In this interview, Jeff Chapman, Manager of the Economic Development Tax Incentives Project at The Pew Charitable Trusts, discusses the recently launched Business Incentives Initiative. The Pew Charitable Trusts is working with the Center for Regional Economic Competitiveness, an independent nonprofit organization, on this initiative to develop methods to effectively evaluate state economic development incentives.
Mr. Chapman notes the current lack of data necessary to properly evaluate state incentives; thus, a goal of the initiative is to increase data collection and reporting overall. In the end, the results of the initiative will “pave the way for the development of a set of best practices that can be put to use by states around the country,” says Chapman.
Seven states were selected to participate in the initiative, including Indiana, Louisiana, Maryland, Michigan, Oklahoma, Tennessee and Virginia.
Indiana recently enacted legislation requiring the Commission on State Tax and Financing Policy to review all of the state's tax incentives every five years. The purpose of the review is to ensure that the tax incentives are meeting their intended goals and that their costs are being included in the budget process, so that the legislature can make more informed policy decisions about them.
Other states, including Maryland, Rhode Island and Washington, also review the tax incentives offered in their jurisdiction, notes The Pew Charitable Trusts. Despite these efforts, states continue to struggle with accurately measuring the effectiveness of their incentives.
Bloomberg BNA: What is the purpose of the Business Incentives Initiative?
Chapman: The initiative will enhance states’ capacity to collect, analyze, and report data on their business incentives. This will greatly improve the ability of decision-makers to craft policies that deliver the strongest results at the lowest possible cost.
This initiative builds on the Pew’s ongoing project to help state policymakers implement ongoing evaluation of economic development incentives. As states work to measure the effectiveness of these programs, they often find they lack the data needed to determine whether an incentive is producing the expected outcome. Further, there is currently no source that has identified and compiled the best practices on how to overcome this obstacle.
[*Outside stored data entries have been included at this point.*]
--- src/rtl/seven_segment_scanner.sv ---
// Multiplexed common-anode 7-segment driver: scans n_digits slots, blanks each slot's lead-in,
// and snapshots hex/dots/en once per full scan so a multi-digit value never tears.
module seven_segment_scanner #(
  parameter int n_digits     = 4,
  parameter int depth        = 16,
  parameter int blank_cycles = 64
) (
  input  logic                  clk,
  input  logic                  reset_n,
  input  logic [4*n_digits-1:0] hex,
  input  logic [n_digits-1:0]   dots,
  input  logic [n_digits-1:0]   en,
  output logic [7:0]            abcdefgh,
  output logic [n_digits-1:0]   digit,
  output logic                  scan_start
);

  localparam int                 idx_w     = $clog2(n_digits);
  localparam logic [depth-1:0]   blank_lim = depth'(blank_cycles);
  localparam logic [idx_w-1:0]   idx_last  = idx_w'(n_digits - 1);
  localparam logic [n_digits-1:0] one_hot0 = n_digits'(1);

  logic [depth-1:0]      cnt_q, cnt_d;
  logic [idx_w-1:0]      idx_q, idx_d;
  logic [4*n_digits-1:0] hex_s_q, hex_s_d;
  logic [n_digits-1:0]   dots_s_q, dots_s_d;
  logic [n_digits-1:0]   en_s_q, en_s_d;
  logic [7:0]            abcdefgh_q, abcdefgh_d;
  logic [n_digits-1:0]   digit_q, digit_d;
  logic                  scan_start_q, scan_start_d;

  logic       snap;
  logic       lit;
  logic [3:0] cur_hex;
  logic       cur_dot;
  logic       cur_en;

  // Active-high segment pattern, a in bit 6 down to g in bit 0.
  function automatic logic [6:0] seg(input logic [3:0] v);
    case (v)
      4'h0:    seg = 7'b1111110;
      4'h1:    seg = 7'b0110000;
      4'h2:    seg = 7'b1101101;
      4'h3:    seg = 7'b1111001;
      4'h4:    seg = 7'b0110011;
      4'h5:    seg = 7'b1011011;
      4'h6:    seg = 7'b1011111;
      4'h7:    seg = 7'b1110000;
      4'h8:    seg = 7'b1111111;
      4'h9:    seg = 7'b1111011;
      4'hA:    seg = 7'b1110111;
      4'hB:    seg = 7'b0011111;
      4'hC:    seg = 7'b1001110;
      4'hD:    seg = 7'b0111101;
      4'hE:    seg = 7'b1001111;
      default: seg = 7'b1000111;
    endcase
  endfunction

  always_comb begin
    cnt_d = cnt_q + 1'b1;
    idx_d = idx_q;
    if (cnt_q == '1) begin
      idx_d = (idx_q == idx_last) ? '0 : idx_q + 1'b1;
    end

    snap     = (cnt_q == '0) && (idx_q == '0);
    hex_s_d  = snap ? hex  : hex_s_q;
    dots_s_d = snap ? dots : dots_s_q;
    en_s_d   = snap ? en   : en_s_q;

    cur_hex = 4'h0;
    cur_dot = 1'b0;
    cur_en  = 1'b0;
    for (int k = 0; k < n_digits; k++) begin
      if (idx_q == idx_w'(k)) begin
        cur_hex = hex_s_q[4*k +: 4];
        cur_dot = dots_s_q[k];
        cur_en  = en_s_q[k];
      end
    end

    // The blank window at the head of every slot is what keeps the old digit's
    // segments from ghosting onto the newly selected anode.
    lit          = cur_en && (cnt_q >= blank_lim);
    digit_d      = lit ? ~(one_hot0 << idx_q) : '1;
    abcdefgh_d   = lit ? ~{seg(cur_hex), cur_dot} : 8'hFF;
    scan_start_d = snap;
  end

  always_ff @(posedge clk) begin
    if (!reset_n) begin
      cnt_q        <= '0;
      idx_q        <= '0;
      hex_s_q      <= '0;
      dots_s_q     <= '0;
      en_s_q       <= '0;
      abcdefgh_q   <= 8'hFF;
      digit_q      <= '1;
      scan_start_q <= 1'b0;
    end else begin
      cnt_q        <= cnt_d;
      idx_q        <= idx_d;
      hex_s_q      <= hex_s_d;
      dots_s_q     <= dots_s_d;
      en_s_q       <= en_s_d;
      abcdefgh_q   <= abcdefgh_d;
      digit_q      <= digit_d;
      scan_start_q <= scan_start_d;
    end
  end

  assign abcdefgh   = abcdefgh_q;
  assign digit      = digit_q;
  assign scan_start = scan_start_q;

endmodule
Pew joined with the CREC’s team of economic development experts to fill that gap. We will first work intensively with key decision-makers in seven leading states and then hope to apply what we have learned to help other states across the country.
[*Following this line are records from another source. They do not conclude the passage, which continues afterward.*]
`config.mk`:
```
export PLATFORM = sky130hd
export DESIGN_NAME = muldiv_ctrl
export DESIGN_NICKNAME = d
export VERILOG_FILES = /design/src/rtl/muldiv_pkg.sv /design/src/rtl/muldiv_ctrl_neg_if.sv /design/src/rtl/muldiv_ctrl.sv
export SDC_FILE = /design/constraint.sdc
export NUM_CORES = 1
export LEC_CHECK = 0
export ABC_AREA = 1
export CAP_MARGIN = 30
export CORE_MARGIN = 2
export CORE_UTILIZATION = 33
export CTS_CLUSTER_SIZE = 24
export DETAILED_ROUTE_END_ITERATION = 10
export PLACE_DENSITY = 0.51
export SLEW_MARGIN = 20
export SYNTH_ARGS = -nofsm -noshare
export SYNTH_HDL_FRONTEND = slang
export SYNTH_HIERARCHICAL = 1
export SYNTH_SLANG_ARGS = --single-unit
```
`constraint.sdc`:
```
create_clock -name Clock -period 14.6 [get_ports Clock]
set_input_delay 1.46 -clock Clock [delete_from_list [all_inputs] [get_ports Clock]]
set_output_delay 1.46 -clock Clock [all_outputs]
set_load 0.01 [all_outputs]
```
`src/rtl/muldiv_pkg.sv`:
```
// muldiv_pkg: shared state encoding, opcode constants and iteration count for the MULT/DIV sequencer
package muldiv_pkg;
  typedef enum logic [1:0] {IDLE, RUN, FIX, DONE} muldiv_state_t;
  localparam logic OP_MULT = 1'b0;
  localparam logic OP_DIV = 1'b1;
  localparam int MULDIV_ITER = 32;
endpackage

```
`src/rtl/muldiv_ctrl_neg_if.sv`:
```
// neg_if: combinational conditional two's-complement
//   a_i   in  W : value
//   neg_i in  1 : negate when high
//   y_o   out W : neg_i ? -a_i : a_i
module neg_if #(parameter int W = 32) (
  input  logic [W-1:0] a_i,
  input  logic         neg_i,
  output logic [W-1:0] y_o
);
  assign y_o = neg_i ? -a_i : a_i;
endmodule

```
`src/rtl/muldiv_ctrl.sv`:
```
// muldiv_ctrl: multi-cycle signed MULT/DIV sequencer owning the Hi/Lo registers
//   Clock/Reset         : rising-edge clock, async active-high reset
//   Start, Op, OpA, OpB : one-cycle request, 0=MULT 1=DIV, operands
//   Busy, Done, DivZero : in flight, completion pulse, zero-divisor flag with Done
//   Hi, Lo              : product halves, or remainder/quotient
module muldiv_ctrl import muldiv_pkg::*; #(
  parameter int WIDTH = MULDIV_ITER
) (
  input  logic             Clock,
  input  logic             Reset,
  input  logic             Start,
  input  logic             Op,
  input  logic [WIDTH-1:0] OpA,
  input  logic [WIDTH-1:0] OpB,
  output logic             Busy,
  output logic             Done,
  output logic             DivZero,
  output logic [WIDTH-1:0] Hi,
  output logic [WIDTH-1:0] Lo
);
  localparam int CW = $clog2(WIDTH);
  localparam logic [CW-1:0] LAST = CW'(WIDTH - 1);
  muldiv_state_t state_q, state_d;
  logic op_q, op_d, sa_q, sa_d, sb_q, sb_d, dz_q, dz_d;
  logic [CW-1:0] cnt_q, cnt_d;
  logic [WIDTH-1:0] a_q, a_d, b_q, b_d, hi_q, hi_d, lo_q, lo_d;
  logic [2*WIDTH-1:0] work_q, work_d;
  logic [WIDTH-1:0] abs_a, abs_b, quot_fix, rem_fix, sub;
  logic [2*WIDTH-1:0] prod_fix;
  logic [WIDTH:0] sum, sh;
  logic ge;
  neg_if #(.W(WIDTH)) u_abs_a (.a_i(OpA), .neg_i(OpA[WIDTH-1]), .y_o(abs_a));
  neg_if #(.W(WIDTH)) u_abs_b (.a_i(OpB), .neg_i(OpB[WIDTH-1]), .y_o(abs_b));
  neg_if #(.W(2*WIDTH)) u_fix_p (.a_i(work_q), .neg_i(sa_q ^ sb_q), .y_o(prod_fix));
  neg_if #(.W(WIDTH)) u_fix_q (.a_i(work_q[WIDTH-1:0]), .neg_i(sa_q ^ sb_q), .y_o(quot_fix));
  neg_if #(.W(WIDTH)) u_fix_r (.a_i(work_q[2*WIDTH-1:WIDTH]), .neg_i(sa_q), .y_o(rem_fix));
  // a_q holds the multiplicand (MULT) or divisor (DIV); b_q holds the multiplier
  // (shifted right) or the dividend (shifted left, MSB feeding the remainder).
  assign sum = {1'b0, work_q[2*WIDTH-1:WIDTH]} + {1'b0, a_q & {WIDTH{b_q[0]}}};
  assign sh = {work_q[2*WIDTH-1:WIDTH], b_q[WIDTH-1]};
  assign ge = sh >= {1'b0, a_q};
  // When ge holds the true difference fits in WIDTH bits, so the low bits suffice.
  assign sub = sh[WIDTH-1:0] - a_q;
  always_comb begin
    state_d = state_q;
    op_d = op_q;
    sa_d = sa_q;
    sb_d = sb_q;
    dz_d = dz_q;
    cnt_d = cnt_q;
    a_d = a_q;
    b_d = b_q;
    hi_d = hi_q;
    lo_d = lo_q;
    work_d = work_q;
    case (state_q)
      IDLE, DONE: begin
        if (Start) begin
          op_d = Op;
          sa_d = OpA[WIDTH-1];
          sb_d = OpB[WIDTH-1];
          a_d = (Op == OP_DIV) ? abs_b : abs_a;
          b_d = (Op == OP_DIV) ? abs_a : abs_b;
          work_d = '0;
          cnt_d = '0;
          dz_d = (Op == OP_DIV) && (OpB == '0);
          state_d = dz_d ? FIX : RUN;
        end else if (state_q == DONE) begin
          state_d = IDLE;
        end
      end
      RUN: begin
        cnt_d = cnt_q + 1'b1;
        work_d = (op_q == OP_MULT) ? {sum, work_q[WIDTH-1:1]}
                                   : {ge ? sub : sh[WIDTH-1:0], work_q[WIDTH-2:0], ge};
        b_d = (op_q == OP_MULT) ? b_q >> 1 : b_q << 1;
        state_d = (cnt_q == LAST) ? FIX : RUN;
      end
      default: begin
        hi_d = dz_q ? hi_q : (op_q == OP_MULT) ? prod_fix[2*WIDTH-1:WIDTH] : rem_fix;
        lo_d = dz_q ? lo_q : (op_q == OP_MULT) ? prod_fix[WIDTH-1:0] : quot_fix;
        state_d = DONE;
      end
    endcase
  end
  always_ff @(posedge Clock or posedge Reset) begin
    if (Reset) begin
      state_q <= IDLE;
      op_q <= OP_MULT;
      sa_q <= 1'b0;
      sb_q <= 1'b0;
      dz_q <= 1'b0;
      cnt_q <= '0;
      a_q <= '0;
      b_q <= '0;
      hi_q <= '0;
      lo_q <= '0;
      work_q <= '0;
    end else begin
      state_q <= state_d;
      op_q <= op_d;
      sa_q <= sa_d;
      sb_q <= sb_d;
      dz_q <= dz_d;
      cnt_q <= cnt_d;
      a_q <= a_d;
      b_q <= b_d;
      hi_q <= hi_d;
      lo_q <= lo_d;
      work_q <= work_d;
    end
  end
  assign Busy = (state_q == RUN) || (state_q == FIX);
  assign Done = state_q == DONE;
  assign DivZero = Done && dz_q;
  assign Hi = hi_q;
  assign Lo = lo_q;
endmodule
```
Yosys cells after proc, flatten, opt, wreduce, memory -nomap -nowiden
Cells that the tools add are included.

Register bits: 203. Input port bits: 68. Output and inout port bits: 67. Logic and storage cells: 64.

Add/subtract/negate cells: 8. Order comparisons: 1. Eq/ne operators: 6. Muxes and demuxes: 23. Bitwise gates (word level): 4. Reduce and logical (&&, ||, !) cells: 11.

Operators with widths (count): 2-to-1 mux 32 bit (11); 2-to-1 mux 64 bit (3); negation 32 bit (4); one-hot mux 64 bit (2 select lines) (1); negation 64 bit (1); one-hot mux 32 bit (2 select lines) (1); adder 32 x 32 -> 33 bit (1); greater-or-equal comparator 33 x 32 -> 1 bit (1); bitwise AND 32 bit (1); zero test 32 bit (1); subtractor 32 bit (1); one-hot mux 5 bit (2 select lines) (1); 2-to-1 mux 2 bit (4); AND reduction 2 bit (3); adder 5 x 1 -> 5 bit (second input constant) (1); == test 5 bit (second input constant) (1); 2-to-1 mux 5 bit (1); == test 2 bit (second input constant) (2); one-hot mux 2 bit (2 select lines) (1); != test 3 bit (second input constant) (1); OR reduction 3 bit (1); == test 2 x 1 -> 1 bit (second input constant) (1); logical AND 1 bit (2); zero test 2 bit (1); 6 further kinds (7).

Longest topological paths before layout
Word-level depth: 5. Gate-level depth with buffers: 20.

Hierarchy
Netlist, hierarchy kept.

By module, submodules not included: muldiv_ctrl (instances 1, cells each 2369, area an instance 15173.3 µm², seq. area each 5079.9 µm²); neg_if (u_abs_a ...) (instances 4, cells each 225, area an instance 1052.3 µm², seq. area each 0.0 µm²); neg_if (u_fix_p) (instances 1, cells each 498, area an instance 2411.1 µm², seq. area each 0.0 µm²).

Worst setup path before layout
Ideal clock, no wire load.

Path kind: register to register. Start: reg b_q[0]. End: reg work_q[59]. Library setup time: 118 ps. Arrival time: 2604 ps. Required time: 14482 ps. Path slack: 11878 ps. Cell stages (with the launch flop): 20. Buffers on the path: 2. Period minus slack after synthesis: 2722 ps. Path through: dfrtp_1 -> clkbuf_1 -> clkbuf_1 -> nand2_1 -> inv_1 -> ha_1 -> inv_1 -> fa_1 -> inv_1 -> nand2_1 -> o21ai_0 -> nand2_1 -> nand2_1 -> nand2_1 -> nand2_1 -> nand3_1 -> nand3_1 -> nand3_1 -> nand3_1 -> nand2_1.

Longest elaborated chain between the ends: 4.

Ends and longest elaborated chain: from (decl) (line muldiv_ctrl.sv:26) `logic [WIDTH-1:0] a_q, a_d, b_q, b_d, hi_q, hi_d, lo_q, lo_d;`; from (signal assigned) (line muldiv_ctrl.sv:95) `b_q <= '0;`; from (signal assigned) (line muldiv_ctrl.sv:107) `b_q <= b_d;`; bitwise AND 32 bit (line muldiv_ctrl.sv:39) `assign sum = {1'b0, work_q[2*WIDTH-1:WIDTH]} + {1'b0, a_q & {WIDTH{b_q[0]}}};`; adder 32 x 32 -> 33 bit (line muldiv_ctrl.sv:39); 2-to-1 mux 64 bit (line muldiv_ctrl.sv:74) `work_d = (op_q == OP_MULT) ? {sum, work_q[WIDTH-1:1]}`; one-hot mux 64 bit (2 select lines) (line muldiv_ctrl.sv:56) `case (state_q)`; to (signal assigned) (line muldiv_ctrl.sv:110) `work_q <= work_d;`; to (decl) (line muldiv_ctrl.sv:27) `logic [2*WIDTH-1:0] work_q, work_d;`.

No other way between the ends. A chain may end at the register's enable or synchronous reset.

Worst setup path in the final report
Start: reg work_q[53]. End: reg work_q[47].

Longest elaborated chain between the ends: 4.

Ends and longest elaborated chain: greater-or-equal comparator 33 x 32 -> 1 bit (line muldiv_ctrl.sv:41) `assign ge = sh >= {1'b0, a_q};`; 2-to-1 mux 32 bit (line muldiv_ctrl.sv:75) `: {ge ? sub : sh[WIDTH-1:0], work_q[WIDTH-2:0], ge};`; 2-to-1 mux 64 bit (line muldiv_ctrl.sv:74); one-hot mux 64 bit (2 select lines) (line muldiv_ctrl.sv:56).

No other way between the ends.

==> results.md <==
- EDFF count, synth: 0
- Die Wd: 261 um
- Post-synthesis compound-gate area fraction: 0.141
- Die height: 261 um
- Post-synthesis cell count: 3767
- Clock sinks: 203
- Placement Rows: 94
- Latest clock arrival within the worst-skew pair: about 0.6 ns
- Crit-path cells: ha_1 > nand2_1 > nand2_1 > nand2_1 > nand2_1 > a21oi_2 > nor2_1 > nor2_2 > nand2_4 > nor2_1 > buf_4 > nand2_1 > nand3b_1 > o21ai_0
- Final count of negative-setup-slack endpoints: 0
- Combinational power share: 0.709
- Final WL: roughly 86000 um
- Initial Util: 0.332
- Synth top area cells: dfrtp_1, nand2_1, nor2_1, inv_1, nand3_1
- Core ar.: 65600 um2
- Sequential area share after synthesis: 0.233
- Placer congestion estimate: 0.985
- DRT Pass-1 Iters: 5
- Post-synth ARST share: 1.00
- Initial DRC count: 2012
- Largest net degree at the start of global routing: between 90 and 100
- Port buffer count: roughly 130
- DRC Markers: 0
- Worst setup SP type: flip-flop
- Final critical-path share of the clock period: 0.249
- Clk slew on worst S/H paths: 0.07 ns
- Netlist Area Pre-Place: 21800 um2
- Hpwl dp: 66300 um
- Net Sw Frac: 0.581
- Tot Pwr: 0.00714 W
- Post-synthesis adder-cell area fraction: 0.0449
- Worst Path Arrival: between 4 and 5 ns
- Clock share of power: 0.103
- Netlist cell types: 47
- Wire per inst: 18.2 um
- Largest family of logic cells by synthesized area: simple AND/OR/NAND/NOR gates
- Share of layout cells above drive strength 1: 0.0502
- Max FO, Critical Path: 40
- Status: complete, no violations
- Remaining Overflow, GRT: 0
- Ant. Diodes: 0
- Max incr delay on CP: about 0.84 ns
- Top Family by Delay on Critical Path: simple AND/OR/NAND/NOR gates
- Worst-case vdd ir drop: ~0.13 mV
- CTS resizes: 0
- DIE AREA: 68100 um2
- Total CTS buffers: 28
- Slowest cell on the critical path: dfrtp_1
- Worst Path Buf+Inv: 1
- Setup repair after global routing missed its margin: false
- Ys flop type: dfrtp_1
- CTS H-tree depth: 1
- Post-Syn Area per Cell: between 5 and 6 um2
- Synthesis Warnings: 6
- Clk buf depth: 3
- Critical path endpoint category: flip-flop
- Crit Path Class: reg -> reg
- CTS Root Cell: clkbuf_16
- Hold Violations, Final: 0
- P_leak: 12.3 nW
- Switching pwr: 0.00415 W
- Vias in the first global route: 22900
- Cts hold-fix bufs: 0
- Top cell type's share of synthesized area: 0.233
- F_max: around 280 MHz
- Vias: 24200
- # nets final: 3968
- Initial antenna violation count: 0
- Max_slew headroom: 0.339
- Power density over cell area: 288 nW/um2
- Max-slew violation count: 0
- Largest area contributor in the netlist: dfrtp_1
- Slew @ Worst Pin: just under 1 ns
- Post-Synth XOR/XNOR Area: 0.0394
- Post-route ant nets: 0
- Ports: 135
- Layout Skew: 0.0186 ns
- Gr usage total: 0.252
- Worst min path class: reg -> reg
- Post-synthesis mux area share: 0
- Crit-path most repeated cell: nand2_1
- Crit path time final: between 3 and 4 ns
- DR vias/cell: 5.14
- Setup bufs post-CTS: 0
- Setup TNS: 0 ns
- CTS tree: built
- Syn nets: around 3900
- Internal power: 0.00299 W
- First-pass GRT wire length: 134000 um
- Hold_ws: 0.506 ns
- Maxcap violations: 0
- Register share of total power: 0.188
- Synth Area in Simple Gates: 0.428
- Area growth syn-to-layout: 13.9%
- Synthesized flop and latch total: 203
- WP data required: 15.04 ns
==> final cells by class <==
class | instances | area (um2)
Timing Repair Buffer | 163 | 1570
Clock inverter | 11 | 190
Multi-Input combinational cell | 2945 | 14300
Fill cell | 7459 | 40800
Inverter | 482 | 1820
Clock buffer | 39 | 782
Tap cell | 864 | 1080
Sequential cell | 203 | 5080
==> cell families after synthesis <==
family / after synthesis
compound gates: 555
xor+xnor: 98
fa+ha+maj: 77
buf+inv: 619
flops: 203
simple gates: 2215
==> flip-flops by register name, summed over array words and instances (netlist names) <==
signal,cells
Hi,32
Lo,32
a_q,32
b_q,32
cnt_q,5
dz_q,1
op_q,1
sa_q,1
sb_q,1
state_q,2
work_q,64
==> worst paths after layout <==
path / start / endpoint / slack (ns) / depth (start not counted)
worst max-delay path: work_q[53] / work_q[47] / 10.96 / 14
worst min register to register: cnt_q[1] / cnt_q[1] / 0.51 / 2
worst min-delay path: cnt_q[1] / cnt_q[1] / 0.51 / 2
min in group asynchronous: Reset / Lo[3] / 1.37 / 2
worst max register to register: work_q[53] / work_q[47] / 10.96 / 14
max in group asynchronous: Reset / op_q / 11.90 / 3
==> per-stage QoR <==
step	std cells	utilization	setup WS [ns]	instance area, um2
2_1_floorplan	3767	-	7.60	21800
3_3_place_gp	4656	0.363	10.72	23800
4_1_cts	4706	0.378	10.99	24800
3_5_place_dp	4656	0.363	10.66	23800
6_report	4707	0.378	10.96	24800
5_1_grt	4707	0.378	10.62	24800
==> power groups by stage <==
stage / registers (W) / clock network, W / logic [W]
6_report: 0.00134 / 0.000735 / 0.00507
5_1_grt: 0.00138 / 0.000775 / 0.00571
4_1_cts: 0.00133 / 0.000751 / 0.00505
3_5_place_dp: 0.00134 / 0 / 0.00503
3_3_place_gp: 0.00133 / 0 / 0.00504
2_1_floorplan: 0.00117 / 0 / 0.00356
==> routing by layer <==
metal | track usage | share of wire | wire (um)
met3 | 0.0190 | 0.045 | 3840
met2 | 0.424 | 0.46 | 39800
met5 | 0 | 0 | 0
met1 | 0.338 | 0.45 | 39000
met4 | 0.0892 | 0.038 | 3240
==> placed cells by master (no fill, tap or decap), types with 42 or more instances in the layout <==
master              n
nand3_1           272
xnor2_1            55
inv_1             473
nand4_1            43
ha_1               74
nor2_1            491
o21ai_0           229
dfrtp_1           202
nand2_1          1261
clkdlybuf4s50_1   133
a31oi_1           129
xor2_1             42
a21oi_1           141
==> worst register-to-register path: stages (launching register included) <==
cell and delay [ns]:
dfrtp_1 0.84, ha_1 0.44, nand2_1 0.10, nand2_1 0.06, nand2_1 0.06, nand2_1 0.08, a21oi_2 0.15, nor2_1 0.08
nor2_2 0.48, nand2_4 0.42, nor2_1 0.31, buf_4 0.23, nand2_1 0.07, nand3b_1 0.07, o21ai_0 0.10
==> synth_stat cells, types with 32 or more instances <==
library cell  instances
a21oi_1             141
a31oi_1             129
clkbuf_1             89
dfrtp_1             203
ha_1                 75
inv_1               475
nand2_1            1261
nand3_1             272
nand4_1              43
nor2_1              492
nor2_2               32
o21ai_0             229
xnor2_1              55
xor2_1               43
(Power assumes the default switching activity.)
Bloomberg BNA: How was it determined which states would be participating in the initiative?
Chapman: The seven states we will be partnering with are Indiana, Louisiana, Maryland, Michigan, Oklahoma, Tennessee and Virginia. These states have committed the time and creativity of top decision-makers, including those that manage economic development programs, oversee revenue collection, and direct the state budget process.
In order to develop best practices for business incentive data, we knew it would be essential to work with key decision-makers from state government. We invited all states to submit proposals to be part of the initiative. Each proposal outlined innovative efforts the state is currently undertaking, as well as recognized opportunities for improvement. States were selected on the basis of their commitment to the initiative as well as their ability to contribute to the development of a roadmap for other states.
Bloomberg BNA: How will the initiative’s results be used?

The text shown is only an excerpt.